How are fossils formed?

Fossils are primarily formed when organisms are rapidly buried in sediment (like mud, sand, or volcanic ash) shortly after death. Over long periods, the soft tissues decay, but the hard parts (bones, shells, teeth) are replaced by minerals or leave an impression. The sediment then compacts and hardens into sedimentary rock, preserving the organism's remains or traces.

What is the full process of fossilization and its various mechanisms?

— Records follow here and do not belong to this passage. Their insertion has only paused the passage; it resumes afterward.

`config.mk`:
```
export PLATFORM = sky130hd
export DESIGN_NAME = parallel_led_strand_bit_encoder
export DESIGN_NICKNAME = d
export VERILOG_FILES = /design/src/rtl/ples_pkg.sv /design/src/rtl/ples_lane.sv /design/src/rtl/ples_merge.sv /design/src/rtl/parallel_led_strand_bit_encoder.sv
export SDC_FILE = /design/constraint.sdc
export NUM_CORES = 1
export LEC_CHECK = 0
export BUFFER_PORTS_ARGS = -buffer_cell sky130_fd_sc_hd__buf_4
export CORE_MARGIN = 4
export CORE_UTILIZATION = 40
export CTS_BUF_LIST = sky130_fd_sc_hd__clkbuf_8
export CTS_CLUSTER_SIZE = 16
export DETAILED_ROUTE_END_ITERATION = 10
export MAX_ROUTING_LAYER = met4
export PLACE_DENSITY = 0.76
export REMOVE_ABC_BUFFERS = 1
export SKIP_CTS_REPAIR_TIMING = 1
export SLEW_MARGIN = 20
export SYNTH_ARGS = -nofsm -noshare
export SYNTH_HDL_FRONTEND = slang
export SYNTH_HIERARCHICAL = 1
export SYNTH_SLANG_ARGS = --single-unit
```
`constraint.sdc`:
```
create_clock -name clk -period 5.76 [get_ports clk]
set_clock_uncertainty 0.2 [all_clocks]
set_input_delay 1.152 -clock clk [delete_from_list [all_inputs] [get_ports clk]]
set_output_delay 1.152 -clock clk [all_outputs]
set_load 0.01 [all_outputs]
```
`src/rtl/ples_pkg.sv`:
```
package ples_pkg;

	// Lanes that are actually built; the ports always carry eight
	localparam int MAX_LANES = 8;
	localparam int LANES = 8;
	localparam logic [MAX_LANES-1:0] LANE_LIMIT = MAX_LANES'((1 << LANES) - 1);

	localparam int BYTE_BITS = 8;
	localparam int COLOR_W = 24;
	localparam int HOLD_W = 16;
	localparam int BIT_IDX_W = $clog2(BYTE_BITS);

	// Byte selector codes
	localparam logic [1:0] SEL_GREEN = 2'd0;
	localparam logic [1:0] SEL_RED = 2'd1;
	localparam logic [1:0] SEL_BLUE = 2'd2;

	// Configuration register indexes
	localparam int CFG_IDX_W = 3;
	localparam logic [CFG_IDX_W-1:0] REG_LANE_MASK = 3'd0;
	localparam logic [CFG_IDX_W-1:0] REG_LEAD = 3'd1;
	localparam logic [CFG_IDX_W-1:0] REG_DATA = 3'd2;
	localparam logic [CFG_IDX_W-1:0] REG_TAIL = 3'd3;

	localparam logic [MAX_LANES-1:0] RST_LANE_MASK = 8'hFF;
	localparam logic [HOLD_W-1:0] RST_LEAD = 16'd18;
	localparam logic [HOLD_W-1:0] RST_DATA = 16'd43;
	localparam logic [HOLD_W-1:0] RST_TAIL = 16'd62;

	typedef enum logic [1:0] {
		PH_LEAD = 2'd0,
		PH_DATA = 2'd1,
		PH_TAIL = 2'd2
	} phase_t;

	typedef struct packed {
		logic [COLOR_W-1:0] lane0_color;
		logic [COLOR_W-1:0] lane1_color;
		logic [COLOR_W-1:0] lane2_color;
		logic [COLOR_W-1:0] lane3_color;
		logic [COLOR_W-1:0] lane4_color;
		logic [COLOR_W-1:0] lane5_color;
		logic [COLOR_W-1:0] lane6_color;
		logic [COLOR_W-1:0] lane7_color;
		logic [1:0] byte_sel;
	} in_item_t;

	typedef struct packed {
		logic [MAX_LANES-1:0] pins;
		logic [HOLD_W-1:0] hold_cycles;
		logic [1:0] phase;
		logic last;
	} out_item_t;

	typedef struct packed {
		logic [MAX_LANES-1:0] lane_mask;
		logic [HOLD_W-1:0] lead_cycles;
		logic [HOLD_W-1:0] data_cycles;
		logic [HOLD_W-1:0] tail_cycles;
	} cfg_t;

	// Sequencer position handed to the merge stage
	typedef struct packed {
		phase_t phase;
		logic last;
	} seq_t;

	// Lane register controls
	typedef struct packed {
		logic load;
		logic shift;
	} lane_ctl_t;

endpackage

```
`src/rtl/ples_lane.sv`:
```
module ples_lane (
	input logic clk,
	input logic [ples_pkg::COLOR_W-1:0] color,
	input logic [1:0] byte_sel,
	input ples_pkg::lane_ctl_t ctl,
	output logic bit_out
);

	logic [ples_pkg::BYTE_BITS-1:0] byte_q;
	logic [ples_pkg::BYTE_BITS-1:0] picked;

	always_comb begin
		unique case (byte_sel)
			ples_pkg::SEL_GREEN: picked = color[15:8];
			ples_pkg::SEL_RED: picked = color[23:16];
			ples_pkg::SEL_BLUE: picked = color[7:0];
			default: picked = '0;
		endcase
	end

	// Load on a new item, else advance MSB first after each tail beat
	always_ff @(posedge clk) begin
		if (ctl.load) begin
			byte_q <= picked;
		end else if (ctl.shift) begin
			byte_q <= {byte_q[ples_pkg::BYTE_BITS-2:0], 1'b0};
		end
	end

	assign bit_out = byte_q[ples_pkg::BYTE_BITS-1];

endmodule

```
`src/rtl/ples_merge.sv`:
```
module ples_merge (
	input logic [ples_pkg::MAX_LANES-1:0] lane_bits,
	input ples_pkg::cfg_t cfg,
	input ples_pkg::seq_t seq,
	output ples_pkg::out_item_t result
);

	logic [ples_pkg::MAX_LANES-1:0] enabled;
	logic [ples_pkg::HOLD_W-1:0] hold_raw;

	assign enabled = cfg.lane_mask & ples_pkg::LANE_LIMIT;

	always_comb begin
		result = '0;
		hold_raw = cfg.lead_cycles;
		unique case (seq.phase)
			ples_pkg::PH_LEAD: begin
				result.pins = enabled;
				hold_raw = cfg.lead_cycles;
			end
			ples_pkg::PH_DATA: begin
				result.pins = lane_bits & enabled;
				hold_raw = cfg.data_cycles;
			end
			ples_pkg::PH_TAIL: begin
				result.pins = '0;
				hold_raw = cfg.tail_cycles;
			end
			default: begin
				result.pins = '0;
				hold_raw = cfg.lead_cycles;
			end
		endcase
		// a zero hold value is raised to one
		result.hold_cycles = (hold_raw == '0) ? ples_pkg::HOLD_W'(1) : hold_raw;
		result.phase = seq.phase;
		result.last = seq.last;
	end

endmodule

```
`src/rtl/parallel_led_strand_bit_encoder.sv`:
```
// Start is taken while not busy; the sequencer then goes active, the merge
// forms each phase beat combinationally and the output register puts it on
// result with strobe. Throughput: 24 phase beats per item, one per cycle,
// set by three phases for each of the eight bits; a new item is taken in the
// cycle the previous item's final tail beat is registered, with no gap.
// Reset: sequencer idle, no strobe, lane mask and timing registers at their
// defaults. The receiver cannot stall; every beat stands for exactly one cycle.
module parallel_led_strand_bit_encoder (
	input logic clk,
	input logic arst_n,
	input logic start,
	output logic busy,
	input ples_pkg::in_item_t item,
	output logic strobe,
	output ples_pkg::out_item_t result,
	input logic cfg_valid,
	output logic cfg_ready,
	input logic [ples_pkg::CFG_IDX_W-1:0] cfg_index,
	input logic [ples_pkg::HOLD_W-1:0] cfg_data
);

	ples_pkg::cfg_t cfg_q;
	logic active_q;
	logic [ples_pkg::BIT_IDX_W-1:0] bit_q;
	ples_pkg::phase_t phase_q;
	logic strobe_q;
	ples_pkg::out_item_t result_q;

	logic accept;
	logic final_beat;
	ples_pkg::lane_ctl_t lane_ctl;
	ples_pkg::seq_t seq;
	ples_pkg::out_item_t merged;
	logic [ples_pkg::MAX_LANES-1:0] lane_bits;
	logic [ples_pkg::COLOR_W-1:0] colors [ples_pkg::MAX_LANES];

	// Take configuration only while idle and no item is being offered, so a
	// write never lands inside an item or at the edge that takes one
	assign cfg_ready = !active_q && !start;

	always_ff @(posedge clk or negedge arst_n) begin
		if (!arst_n) begin
			cfg_q.lane_mask <= ples_pkg::RST_LANE_MASK;
			cfg_q.lead_cycles <= ples_pkg::RST_LEAD;
			cfg_q.data_cycles <= ples_pkg::RST_DATA;
			cfg_q.tail_cycles <= ples_pkg::RST_TAIL;
		end else if (cfg_valid && cfg_ready) begin
			unique case (cfg_index)
				ples_pkg::REG_LANE_MASK:
					cfg_q.lane_mask <= cfg_data[ples_pkg::MAX_LANES-1:0];
				ples_pkg::REG_LEAD: cfg_q.lead_cycles <= cfg_data;
				ples_pkg::REG_DATA: cfg_q.data_cycles <= cfg_data;
				ples_pkg::REG_TAIL: cfg_q.tail_cycles <= cfg_data;
				default: ;
			endcase
		end
	end

	// The final tail beat of the eighth bit frees the lanes this cycle
	assign final_beat = active_q && (phase_q == ples_pkg::PH_TAIL)
		&& (bit_q == ples_pkg::BIT_IDX_W'(ples_pkg::BYTE_BITS - 1));
	assign busy = active_q && !final_beat;
	assign accept = start && !busy;

	assign lane_ctl.load = accept;
	assign lane_ctl.shift = active_q && (phase_q == ples_pkg::PH_TAIL);

	assign seq.phase = phase_q;
	assign seq.last = final_beat;

	assign colors[0] = item.lane0_color;
	assign colors[1] = item.lane1_color;
	assign colors[2] = item.lane2_color;
	assign colors[3] = item.lane3_color;
	assign colors[4] = item.lane4_color;
	assign colors[5] = item.lane5_color;
	assign colors[6] = item.lane6_color;
	assign colors[7] = item.lane7_color;

	// One lane per built strand; strands past LANES stay low
	for (genvar k = 0; k < ples_pkg::MAX_LANES; k++) begin : g_lane
		if (k < ples_pkg::LANES) begin : g_on
			ples_lane u_lane (
				.clk(clk),
				.color(colors[k]),
				.byte_sel(item.byte_sel),
				.ctl(lane_ctl),
				.bit_out(lane_bits[k])
			);
		end else begin : g_off
			assign lane_bits[k] = 1'b0;
		end
	end

	ples_merge u_merge (
		.lane_bits(lane_bits),
		.cfg(cfg_q),
		.seq(seq),
		.result(merged)
	);

	// Sequencer: lead, data, tail for each of the eight bits
	always_ff @(posedge clk or negedge arst_n) begin
		if (!arst_n) begin
			active_q <= 1'b0;
			bit_q <= '0;
			phase_q <= ples_pkg::PH_LEAD;
			strobe_q <= 1'b0;
		end else begin
			strobe_q <= active_q;
			if (accept) begin
				active_q <= 1'b1;
				bit_q <= '0;
				phase_q <= ples_pkg::PH_LEAD;
			end else if (active_q) begin
				unique case (phase_q)
					ples_pkg::PH_LEAD: phase_q <= ples_pkg::PH_DATA;
					ples_pkg::PH_DATA: phase_q <= ples_pkg::PH_TAIL;
					default: begin
						phase_q <= ples_pkg::PH_LEAD;
						bit_q <= bit_q + 1'b1;
						if (final_beat) begin
							active_q <= 1'b0;
						end
					end
				endcase
			end
		end
	end

	// Register each beat in the output register while the sequencer is active
	always_ff @(posedge clk) begin
		if (active_q) begin
			result_q <= merged;
		end
	end

	assign strobe = strobe_q;
	assign result = result_q;

	a_accept_runs: assert property (@(posedge clk) disable iff (!arst_n)
		accept |=> active_q && phase_q == ples_pkg::PH_LEAD && bit_q == '0)
		else $error("accepted item did not start at the first lead phase");

	a_beat_follows: assert property (@(posedge clk) disable iff (!arst_n)
		active_q |=> strobe_q)
		else $error("active phase produced no beat");

	a_last_tail: assert property (@(posedge clk) disable iff (!arst_n)
		strobe_q && result_q.last |-> result_q.phase == ples_pkg::PH_TAIL
			&& result_q.pins == '0)
		else $error("last beat is not a low tail");

	a_data_masked: assert property (@(posedge clk) disable iff (!arst_n)
		strobe_q && result_q.phase == ples_pkg::PH_DATA
			|-> (result_q.pins & ~(cfg_q.lane_mask & ples_pkg::LANE_LIMIT)) == '0)
		else $error("data beat drives a disabled lane");

	a_hold_nonzero: assert property (@(posedge clk) disable iff (!arst_n)
		strobe_q |-> result_q.hold_cycles != '0)
		else $error("beat with zero hold time");

endmodule
```
==> results of run 1 <==
-- per-layer routing --
| layer | wire length [um] | part of all wire, % |
|---|---|---|
| met1 | 8074 | 43 |
| met3 | 1235 | 6.5 |
| met4 | 201 | 1.1 |
| met2 | 9444 | 50 |
| met5 | 0 | 0 |
-- final timing paths --
kind	start	endpoint	slack [ps]	cells after the start
setup / recovery	bit_q[0]$_DFFE_PN0P_	busy	2740	5
hold / removal	cfg_q[0]$_DFFE_PN0P_	cfg_q[0]$_DFFE_PN0P_	300	1
setup reg to reg	phase_q[1]$_DFFE_PN0P_	result[3]$_DFFE_PP_	2790	6
hold reg to reg	cfg_q[0]$_DFFE_PN0P_	cfg_q[0]$_DFFE_PN0P_	300	1
max in group asynchronous	arst_n	cfg_q[32]$_DFFE_PN0P_	4230	1
min in group asynchronous	arst_n	cfg_q[9]$_DFFE_PN0P_	590	1
-- placed cells by master, fill, tap and decap left out, types with 2 or more instances in the layout --
cell,synthesis,routed
a22oi_2,5,5
o21ai_0,2,2
a22oi_1,10,10
nand3_1,2,2
bufinv_16,0,3
o211ai_1,56,56
nand3b_1,65,65
mux2_2,46,46
mux2_1,10,10
clkbuf_8,0,22
clkinv_4,0,2
nand3b_2,2,2
a21oi_1,24,24
nand2_1,9,9
mux2i_1,64,64
dfstp_2,19,19
dfrtp_1,44,44
or2_2,9,9
nor4_2,2,2
edfxtp_1,91,91
o21ai_1,8,8
buf_4,4,254
nor2b_1,8,8
inv_1,3,8
ha_1,5,5
and2_1,9,9
o21a_1,56,56
nor2_1,19,19
-- synth_stat cells (2+ instances only) --
master,count,share of area (%)
nand3b_1,65,6.0
o21a_1,56,5.1
and2_1,9,0.69
mux2_1,10,1.4
mux2_2,46,6.3
buf_2,31,1.9
buf_8,8,1.5
a22oi_2,5,0.76
nand3b_2,2,0.27
buf_4,4,0.37
dfstp_2,19,6.1
inv_1,3,0.14
nor4_2,2,0.31
ha_1,5,0.76
or2_2,9,0.69
nand3_1,2,0.12
dfrtp_1,44,13
a22oi_1,10,0.92
mux2i_1,64,7.8
nand2_1,9,0.41
nor2_1,19,0.87
edfxtp_1,91,33
buf_6,12,1.6
nor2b_1,8,0.61
o211ai_1,56,5.1
a21oi_1,24,1.5
o21ai_0,2,0.12
o21ai_1,8,0.49
-- cell type report --
cell class / instances / area (um^2) / share of cell area [%]
flip-flops and latches: 154 / 4333 / 41.53
multi-input cells: 422 / 3416 / 32.74
repair buffers: 254 / 1907 / 18.28
well taps: 270 / 337.8 / 3.238
clock buffers: 22 / 302.8 / 2.902
clock inverters: 10 / 126.4 / 1.211
inverters: 3 / 11.26 / 0.1079
-- kinds of logic after synthesis --
kind of cell	Yosys count	synth area share, %
compound gates	165	14.57
xor+xnor	1	0.1069
fa+ha+maj	5	0.7636
buf+inv	59	5.559
flops	154	52.89
mux	120	15.52
simple gates	131	10.60
-- power breakdown --
group / switching [W] / internal, W
clock network: 0.000386 / 0.000481
registers: 0.0000945 / 0.00152
logic: 0.000561 / 0.000454
-- per-stage QoR --
step,hold slack (ps),setup WS [ps]
after global routing,310.1,2566
after global placement,269.0,2419
after floorplan,259.1,-3320
after detailed placement,278.8,2352
after CTS,297.6,2690
final,296.8,2740
-- flip-flops by register name, indices dropped and copies added (netlist names) --
name,cells
active_q,1
bit_q,3
cfg_q,56
g_lane.g_on.u_lane/byte_q,64
phase_q,2
result,27
strobe,1
==> impl_metrics.env, run 1 <==
export IMPL_syn_avg_cell_area_um2=12.90
export IMPL_ant_nets=0
export IMPL_num_nets_final=1074
export IMPL_cts_tree="yes"
export IMPL_ys_seq_area_share_pct=52.89
export IMPL_setup_tns_ps=0
export IMPL_crit_type="reg2out"
export IMPL_die_area_mm2=0.02284
export IMPL_initial_core_util_pct=40.62
export IMPL_grtUsageMet3_pct=4.189
export IMPL_synth_edf_count=91
export IMPL_grt_total_usage_pct=16.94
export IMPL_dpl_instance_area_mm2=0.01000
export IMPL_grt_overflow_total=0
export IMPL_grt_pass1_vias=5873
export IMPL_yosysWarnings=6
export IMPL_timing_hold_violations_final=0
export IMPL_fin_area_mm2=0.01043
export IMPL_maxSlewViolCount=0
export IMPL_grt_pass1_wl_um=29440
export IMPL_wire_per_inst_um=16.70
export IMPL_rows=52
export IMPL_synth_area_mm2=0.008193
export IMPL_slowest_stage="dfrtp_1"
export IMPL_grt_max_degree=93
export IMPL_holdCritPathClass="reg2reg"
export IMPL_antenna_found_initial=0
export IMPL_dp_hpwl_um=13720
export IMPL_floorplan_die_height_um=151.1
export IMPL_drive_gt1_share_pct=42.54
export IMPL_met2_usage_pct=27.42
export IMPL_drt_total_wl_um=18960
export IMPL_cp_common_cell="ha_1"
export IMPL_start_kind="register"
export IMPL_diodes=0
export IMPL_htreeDepth=4
export IMPL_fin_crit_sh_pct=52.43
export IMPL_detail_route_iter0_violations=247
export IMPL_critPathArrivalTime_ps=1670
export IMPL_area_delta_synth_final_pct=27.35
export IMPL_cp_slowest_stage_delay_ps=400
export IMPL_synthDistinctLibCells=40
export IMPL_rsz0062_at_grt="no"
export IMPL_power_density_mw_per_mm2=335.5
export IMPL_globalplace_congestion=0.8026
export IMPL_cp_max_fo=3
export IMPL_cts_root_buf="clkbuf_8"
export IMPL_maxCapViolations=0
export IMPL_post_route_util_pct=51.73
export IMPL_path_cells="ha_1 > ha_1 > nand3b_1 > and2_1 > buf_4"
export IMPL_critPathRequiredTime_ps=4410
export IMPL_fin_crit_ps=3020
export IMPL_die_w_um=151.1
export IMPL_cp_top_family="flip-flops"
export IMPL_busiest_layer="met2"
export IMPL_design_power_total_w=0.003501
export IMPL_p_leak_nw=4.458
export IMPL_clock_sinks=154
export IMPL_syn_inst=635
export IMPL_fin_cells=1135
export IMPL_met1_usage_pct=21.50
export IMPL_dr_pass1_iters=5
export IMPL_ios=247
export IMPL_clock_path_buffers=2
export IMPL_n_fill_cell=1834
export IMPL_crit_path_end_kind="primary output"
export IMPL_crit_buf_inv=1
export IMPL_ys_ff_latch=154
export IMPL_clk_latency_ps=440
export IMPL_core_mm2=0.02017
export IMPL_setup_viol=0
export IMPL_dp_cells=1103
export IMPL_fmax_ghz=0.3311
export IMPL_vias_per_cell=5.180
export IMPL_peakVddDrop_v=0.0001648
export IMPL_cts_buffers=17
export IMPL_portBuffers=246
export IMPL_maxSlewHeadroom_pct=30.58
export IMPL_status="finished, final reports clean"
export IMPL_clk_pin_slew_ps=80
export IMPL_num_vias=5879
export IMPL_async_flop_share_pct=40.91
export IMPL_ys_flop_type="edfxtp_1"
export IMPL_drc=0
export IMPL_worst_pin_slew_ps=1041
No activity file was read; power rests on OpenSTA's default activity.
==> run 2, diff against run 1 <==
--- a/config.mk
+++ b/config.mk
@@ -12,7 +12,7 @@
 export CTS_CLUSTER_SIZE = 16
 export DETAILED_ROUTE_END_ITERATION = 10
 export MAX_ROUTING_LAYER = met4
-export PLACE_DENSITY = 0.76
+export PLACE_DENSITY = 0.78
 export REMOVE_ABC_BUFFERS = 1
 export SKIP_CTS_REPAIR_TIMING = 1
 export SLEW_MARGIN = 20
==> constraint.sdc (replaced) <==
create_clock -name clk -period 2.7 [get_ports clk]
set_clock_uncertainty 0.2 [all_clocks]
set_input_delay 0.54 -clock clk [delete_from_list [all_inputs] [get_ports clk]]
set_output_delay 0.54 -clock clk [all_outputs]
set_load 0.01 [all_outputs]
==> impl_metrics.env, run 2 (synthesis results as in run 1) <==
export IMPL_status="complete, but fails checks"
export IMPL_violations="hold timing"
export IMPL_cts_root_buf="clkbuf_8"
export IMPL_cts_tree="yes"
export IMPL_die_w_um=151.1
export IMPL_drive_gt1_share_pct=43.49
export IMPL_maxCapViolations=0
export IMPL_fin_cells=1146
export IMPL_globalplace_congestion=0.8244
export IMPL_grt_total_usage_pct=16.80
export IMPL_die_area_mm2=0.02284
export IMPL_num_vias=5843
export IMPL_dp_cells=1114
export IMPL_ios=247
export IMPL_critPathArrivalTime_ps=1700
export IMPL_n_fill_cell=1800
export IMPL_maxSlewHeadroom_pct=47.61
export IMPL_area_delta_synth_final_pct=28.95
export IMPL_cts_buffers=17
export IMPL_mostFrequentLayoutCells="buf_4 (259), edfxtp_1 (91), nand3b_1 (65), mux2i_1 (64)"
export IMPL_fin_crit_ps=2440
export IMPL_fin_area_mm2=0.01057
export IMPL_portBuffers=246
export IMPL_holdCritPathClass="in2async"
export IMPL_design_power_total_w=0.007449
export IMPL_htreeDepth=4
export IMPL_cp_slowest_stage_delay_ps=400
export IMPL_num_nets_final=1085
export IMPL_clk_pin_slew_ps=70
export IMPL_clock_sinks=154
export IMPL_drc=0
export IMPL_dr_pass1_iters=4
export IMPL_whs_ps=-15.00
export IMPL_crit_path_end_kind="primary output"
export IMPL_p_leak_nw=4.516
export IMPL_grt_pass1_vias=5984
export IMPL_largest_reg_flops=64
export IMPL_peakVddDrop_v=0.0004912
export IMPL_ant_nets=0
export IMPL_critPathRequiredTime_ps=1960
export IMPL_cp_max_fo=3
export IMPL_clock_path_buffers=2
export IMPL_grt_overflow_total=0
export IMPL_path_cells="ha_1 > ha_1 > nand3b_1 > and2_1 > buf_4"
export IMPL_timing_hold_violations_final=7
export IMPL_rows=52
export IMPL_final_common_cell="buf_4"
export IMPL_power_density_mw_per_mm2=705.1
export IMPL_dp_hpwl_um=13980
export IMPL_reg2reg_from="phase_q[0]$_DFFE_PN0P_"
export IMPL_grt_pass1_wl_um=29460
export IMPL_floorplan_die_height_um=151.1
export IMPL_setup_viol=0
export IMPL_dpl_instance_area_mm2=0.01016
export IMPL_top_register="g_lane.g_on.u_lane/byte_q"
export IMPL_detail_route_iter0_violations=304
export IMPL_cp_common_cell="ha_1"
export IMPL_worst_pin_slew_ps=785.8
export IMPL_slowest_stage="dfrtp_1"
export IMPL_start_kind="register"
export IMPL_grt_max_degree=70
export IMPL_cp_startpoint="bit_q[0]$_DFFE_PN0P_"
export IMPL_wire_per_inst_um=16.40
export IMPL_fmax_ghz=0.4098
export IMPL_vias_per_cell=5.099
export IMPL_maxSlewViolCount=0
export IMPL_antenna_found_initial=0
export IMPL_clk_latency_ps=440
export IMPL_rsz0062_at_grt="no"
export IMPL_fin_crit_sh_pct=90.38
export IMPL_drt_total_wl_um=18800
export IMPL_initial_core_util_pct=40.62
export IMPL_diodes=0
export IMPL_crit_type="reg2out"
export IMPL_core_mm2=0.02017
-- run 2: cell count changes in the layout (fill, tap and decap cells not counted) --
cell,previous run,this run
buf_12,0,6
buf_4,254,259
clkbuf_8,22,18
clkinv_2,0,3
clkinv_4,2,0
clkinvlp_4,0,2
inv_1,8,6
inv_4,0,1
inv_6,0,2
-- run 2: path summary, 6_finish.rpt --
| path | end | slack [ps] | cells after the start |
|---|---|---|---|
| min in group clk | active_q$_DFF_PN0_ | 150 | 2 |
| setup reg to reg | result[3]$_DFFE_PP_ | 410 | 7 |
| hold reg to reg | cfg_q[7]$_DFFE_PN0P_ | 300 | 1 |
| setup / recovery | busy | 260 | 5 |
| max in group asynchronous | cfg_q[12]$_DFFE_PN0P_ | 1800 | 1 |
| hold / removal | cfg_q[9]$_DFFE_PN0P_ | -10 | 1 |
-- run 2: final cells by class --
| type | count | area, um^2 | area share, % |
|---|---|---|---|
| flip-flops and latches | 154 | 4333 | 41.01 |
| multi-input cells | 422 | 3416 | 32.33 |
| repair buffers | 265 | 2064 | 19.54 |
| well taps | 270 | 337.8 | 3.198 |
| clock buffers | 18 | 247.7 | 2.345 |
| clock inverters | 14 | 155.1 | 1.469 |
| inverters | 3 | 11.26 | 0.1066 |
-- run 2: power breakdown --
group	switching, W	internal [W]	total [W]	leakage, nW
clock	0.000840	0.000930	0.00177	0.213
combinational	0.00124	0.00101	0.00225	2.60
sequential	0.000179	0.00325	0.00343	1.70
total	0.00226	0.00519	0.00745	4.52
-- run 2: metal layers --
layer	wire (um)	vias up	global-route usage, %
met5	0	-	-
met4	212	0	4.714
met3	968	14	2.962
met2	9796	199	28.78
met1	7821	2760	20.51
li1	-	2870	-
-- run 2: worst max-delay path: cells and delay by family, from the launching register on --
kind | cells | cell delay [ps]
simple gates | 2 | 360
fa+ha+maj | 2 | 390
flops | 1 | 400
buf+inv | 1 | 120
-- run 2: per-stage QoR --
stage	hold WS (ps)	setup slack, ps	TNS (ps)	utilization [%]
finish	-15.00	259.7	0	52.38
global route	15.66	185.4	0	52.38
CTS	-7.234	218.0	0	52.38
detailed placement	281.0	414.7	0	50.38
global placement	268.3	444.3	0	50.38
floorplan	44.41	-6124	-782270	-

Fossilization typically begins with the rapid burial of an organism's remains in sediment, which protects it from scavengers and decomposition. The process then involves several mechanisms:

• Permineralization: Minerals from groundwater seep into porous spaces of hard tissues (like bones or wood) and crystallize, effectively turning them to stone.
• Replacement: The original organic material is completely dissolved and replaced by new minerals, retaining the original shape.
• Molds & Casts: If an organism (or part of it) dissolves after being buried, it leaves an empty space (a mold). This mold can later be filled with sediment or minerals, forming a cast.
• Compression/Carbonization: Organic material, like leaves or soft-bodied organisms, is flattened by overlying sediments, leaving behind a thin film of carbon.
• Unaltered Preservation: In rare cases, the original organism or parts are preserved without significant alteration (e.g., insects in amber, mammoths in ice, or organisms in tar pits).

Finally, the surrounding sediment compacts and hardens into sedimentary rock, encasing and preserving the fossilized remains or traces over geological time.